## Your instructions:
The listing below must be duplicated in full, with nothing altered.

## Given data:
===== src/rtl/bpi_cmd_seq.sv =====
// bpi_cmd_seq: expands high-level flash commands into BPI bus-op sequences,
// polls status for program/erase and reports completion with an error flag.
module bpi_cmd_seq
    import bpi_pkg::*;
#(
    parameter logic [19:0] POLL_LIMIT = 20'd1000000
) (
    input  logic        i_clk,
    input  logic        i_rst_b,
    input  logic        i_cmd_valid,
    input  logic [2:0]  i_cmd,
    input  logic [22:0] i_cmd_addr,
    input  logic [15:0] i_cmd_data,
    output logic        o_cmd_ready,
    output logic        o_done,
    output logic        o_err,
    output logic [15:0] o_rd_data,
    output logic [7:0]  o_status,
    output logic        o_execute,
    output logic        o_read,
    output logic        o_write,
    output logic [22:0] o_addr,
    output logic [15:0] o_dout,
    input  logic        i_busy,
    input  logic        i_load,
    input  logic [15:0] i_din
);

    seq_state_e  r_state;
    logic [2:0]  r_cmd;
    logic [22:0] r_addr;
    logic [15:0] r_data;
    logic [1:0]  r_step;
    logic [19:0] r_cnt;
    logic [7:0]  r_status;
    logic        r_done;
    logic        r_err;
    logic        r_ready;

    logic        w_idle;
    logic        w_accept;
    logic        w_more;
    logic        w_ready_exit;
    logic        w_poll_rd;
    logic        w_start;
    logic        w_op_done;
    logic        w_load;
    bus_op_t     w_op;

    assign o_cmd_ready = r_ready;
    assign o_done      = r_done;
    assign o_err       = r_err;
    assign o_status    = r_status;

    assign w_idle       = r_state == ST_IDLE;
    assign w_accept     = i_cmd_valid && r_ready;
    assign w_more       = r_state == ST_NEXT && r_step < seq_len(r_cmd);
    // A nonzero count guards against the stale ready bit left by earlier commands.
    assign w_ready_exit = r_cnt != 20'd0 && r_status[SR_READY];
    assign w_poll_rd    = r_state == ST_NEXT && !w_more && is_poll(r_cmd) &&
                          !w_ready_exit && r_cnt < POLL_LIMIT;
    assign w_start      = (w_accept && is_legal(i_cmd)) || w_more || w_poll_rd;
    assign w_op         = seq_op(w_idle ? i_cmd : r_cmd, w_idle ? 2'd0 : r_step,
                                 w_idle ? i_cmd_data : r_data);

    bpi_bus_op u_bus_op (
        .i_clk     (i_clk),
        .i_rst_b   (i_rst_b),
        .i_start   (w_start),
        .i_rd      (w_op.rd || w_poll_rd),
        .i_addr    (w_idle ? i_cmd_addr : r_addr),
        .i_wdata   (w_op.word),
        .i_busy    (i_busy),
        .i_load    (i_load),
        .i_din     (i_din),
        .o_execute (o_execute),
        .o_read    (o_read),
        .o_write   (o_write),
        .o_addr    (o_addr),
        .o_dout    (o_dout),
        .o_done    (w_op_done),
        .o_load    (w_load),
        .o_rd_data (o_rd_data)
    );

    always_ff @(posedge i_clk or negedge i_rst_b) begin
        if (!i_rst_b) begin
            r_state  <= ST_IDLE;
            r_cmd    <= '0;
            r_addr   <= '0;
            r_data   <= '0;
            r_step   <= '0;
            r_cnt    <= '0;
            r_status <= STATUS_RST;
            r_done   <= 1'b0;
            r_err    <= 1'b0;
            r_ready  <= 1'b0;
        end else begin
            r_done <= 1'b0;
            r_err  <= 1'b0;
            if (w_load && r_cmd != OPC_READ_ARRAY)
                r_status <= i_din[7:0];
            case (r_state)
                ST_IDLE: if (w_accept) begin
                    r_cmd   <= i_cmd;
                    r_addr  <= i_cmd_addr;
                    r_data  <= i_cmd_data;
                    r_step  <= 2'd1;
                    r_cnt   <= '0;
                    r_ready <= 1'b0;
                    r_state <= is_legal(i_cmd) ? ST_OP : ST_FINISH;
                    r_done  <= !is_legal(i_cmd);
                    r_err   <= !is_legal(i_cmd);
                end else begin
                    r_ready <= 1'b1;
                end
                ST_OP: if (w_op_done)
                    r_state <= ST_NEXT;
                ST_NEXT: if (w_start) begin
                    r_state <= ST_OP;
                    if (w_poll_rd)
                        r_cnt <= (r_cnt == POLL_LIMIT) ? r_cnt : r_cnt + 20'd1;
                    else
                        r_step <= r_step + 2'd1;
                end else begin
                    r_state <= ST_FINISH;
                    r_done  <= 1'b1;
                    r_err   <= is_poll(r_cmd) &&
                               (!w_ready_exit || |r_status[SR_ERR_MSB:SR_ERR_LSB]);
                end
                default: begin
                    r_state <= ST_IDLE;
                    r_ready <= 1'b1;
                end
            endcase
        end
    end

endmodule
[config.mk]
export PLATFORM = sky130hd
export DESIGN_NAME = input_conditioner_flat
export DESIGN_NICKNAME = d
export VERILOG_FILES = /design/src/rtl/input_conditioner_if.sv /design/src/rtl/conditioner_channel.sv /design/src/rtl/input_conditioner.sv /design/src/flat_wrapper.sv
export SDC_FILE = /design/constraint.sdc
export NUM_CORES = 1
export LEC_CHECK = 0
export ABC_AREA = 1
export CORE_ASPECT_RATIO = 1.25
export CORE_MARGIN = 1.5
export CORE_UTILIZATION = 40
export CTS_CLUSTER_DIAMETER = 30
export DETAILED_ROUTE_END_ITERATION = 12
export GPL_ROUTABILITY_DRIVEN = 0
export SLEW_MARGIN = 5
export SYNTH_ARGS = -nofsm -noshare
export SYNTH_HDL_FRONTEND = slang
export SYNTH_HIERARCHICAL = 1
export SYNTH_SLANG_ARGS = --single-unit
[constraint.sdc]
create_clock -name clk -period 1.2 [get_ports clk]
set_input_delay 0.3 -clock clk [delete_from_list [all_inputs] [get_ports clk]]
set_output_delay 0.3 -clock clk [all_outputs]
set_load 0.01 [all_outputs]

## Completed exercise:
===== src/rtl/bpi_cmd_seq.sv =====
// bpi_cmd_seq: expands high-level flash commands into BPI bus-op sequences,
// polls status for program/erase and reports completion with an error flag.
module bpi_cmd_seq
    import bpi_pkg::*;
#(
    parameter logic [19:0] POLL_LIMIT = 20'd1000000
) (
    input  logic        i_clk,
    input  logic        i_rst_b,
    input  logic        i_cmd_valid,
    input  logic [2:0]  i_cmd,
    input  logic [22:0] i_cmd_addr,
    input  logic [15:0] i_cmd_data,
    output logic        o_cmd_ready,
    output logic        o_done,
    output logic        o_err,
    output logic [15:0] o_rd_data,
    output logic [7:0]  o_status,
    output logic        o_execute,
    output logic        o_read,
    output logic        o_write,
    output logic [22:0] o_addr,
    output logic [15:0] o_dout,
    input  logic        i_busy,
    input  logic        i_load,
    input  logic [15:0] i_din
);

    seq_state_e  r_state;
    logic [2:0]  r_cmd;
    logic [22:0] r_addr;
    logic [15:0] r_data;
    logic [1:0]  r_step;
    logic [19:0] r_cnt;
    logic [7:0]  r_status;
    logic        r_done;
    logic        r_err;
    logic        r_ready;

    logic        w_idle;
    logic        w_accept;
    logic        w_more;
    logic        w_ready_exit;
    logic        w_poll_rd;
    logic        w_start;
    logic        w_op_done;
    logic        w_load;
    bus_op_t     w_op;

    assign o_cmd_ready = r_ready;
    assign o_done      = r_done;
    assign o_err       = r_err;
    assign o_status    = r_status;

    assign w_idle       = r_state == ST_IDLE;
    assign w_accept     = i_cmd_valid && r_ready;
    assign w_more       = r_state == ST_NEXT && r_step < seq_len(r_cmd);
    // A nonzero count guards against the stale ready bit left by earlier commands.
    assign w_ready_exit = r_cnt != 20'd0 && r_status[SR_READY];
    assign w_poll_rd    = r_state == ST_NEXT && !w_more && is_poll(r_cmd) &&
                          !w_ready_exit && r_cnt < POLL_LIMIT;
    assign w_start      = (w_accept && is_legal(i_cmd)) || w_more || w_poll_rd;
    assign w_op         = seq_op(w_idle ? i_cmd : r_cmd, w_idle ? 2'd0 : r_step,
                                 w_idle ? i_cmd_data : r_data);

    bpi_bus_op u_bus_op (
        .i_clk     (i_clk),
        .i_rst_b   (i_rst_b),
        .i_start   (w_start),
        .i_rd      (w_op.rd || w_poll_rd),
        .i_addr    (w_idle ? i_cmd_addr : r_addr),
        .i_wdata   (w_op.word),
        .i_busy    (i_busy),
        .i_load    (i_load),
        .i_din     (i_din),
        .o_execute (o_execute),
        .o_read    (o_read),
        .o_write   (o_write),
        .o_addr    (o_addr),
        .o_dout    (o_dout),
        .o_done    (w_op_done),
        .o_load    (w_load),
        .o_rd_data (o_rd_data)
    );

    always_ff @(posedge i_clk or negedge i_rst_b) begin
        if (!i_rst_b) begin
            r_state  <= ST_IDLE;
            r_cmd    <= '0;
            r_addr   <= '0;
            r_data   <= '0;
            r_step   <= '0;
            r_cnt    <= '0;
            r_status <= STATUS_RST;
            r_done   <= 1'b0;
            r_err    <= 1'b0;
            r_ready  <= 1'b0;
        end else begin
            r_done <= 1'b0;
            r_err  <= 1'b0;
            if (w_load && r_cmd != OPC_READ_ARRAY)
                r_status <= i_din[7:0];
            case (r_state)
                ST_IDLE: if (w_accept) begin
                    r_cmd   <= i_cmd;
                    r_addr  <= i_cmd_addr;
                    r_data  <= i_cmd_data;
                    r_step  <= 2'd1;
                    r_cnt   <= '0;
                    r_ready <= 1'b0;
                    r_state <= is_legal(i_cmd) ? ST_OP : ST_FINISH;
                    r_done  <= !is_legal(i_cmd);
                    r_err   <= !is_legal(i_cmd);
                end else begin
                    r_ready <= 1'b1;
                end
                ST_OP: if (w_op_done)
                    r_state <= ST_NEXT;
                ST_NEXT: if (w_start) begin
                    r_state <= ST_OP;
                    if (w_poll_rd)
                        r_cnt <= (r_cnt == POLL_LIMIT) ? r_cnt : r_cnt + 20'd1;
                    else
                        r_step <= r_step + 2'd1;
                end else begin
                    r_state <= ST_FINISH;
                    r_done  <= 1'b1;
                    r_err   <= is_poll(r_cmd) &&
                               (!w_ready_exit || |r_status[SR_ERR_MSB:SR_ERR_LSB]);
                end
                default: begin
                    r_state <= ST_IDLE;
                    r_ready <= 1'b1;
                end
            endcase
        end
    end

endmodule
[config.mk]
export PLATFORM = sky130hd
export DESIGN_NAME = input_conditioner_flat
export DESIGN_NICKNAME = d
export VERILOG_FILES = /design/src/rtl/input_conditioner_if.sv /design/src/rtl/conditioner_channel.sv /design/src/rtl/input_conditioner.sv /design/src/flat_wrapper.sv
export SDC_FILE = /design/constraint.sdc
export NUM_CORES = 1
export LEC_CHECK = 0
export ABC_AREA = 1
export CORE_ASPECT_RATIO = 1.25
export CORE_MARGIN = 1.5
export CORE_UTILIZATION = 40
export CTS_CLUSTER_DIAMETER = 30
export DETAILED_ROUTE_END_ITERATION = 12
export GPL_ROUTABILITY_DRIVEN = 0
export SLEW_MARGIN = 5
export SYNTH_ARGS = -nofsm -noshare
export SYNTH_HDL_FRONTEND = slang
export SYNTH_HIERARCHICAL = 1
export SYNTH_SLANG_ARGS = --single-unit
[constraint.sdc]
create_clock -name clk -period 1.2 [get_ports clk]
set_input_delay 0.3 -clock clk [delete_from_list [all_inputs] [get_ports clk]]
set_output_delay 0.3 -clock clk [all_outputs]
set_load 0.01 [all_outputs]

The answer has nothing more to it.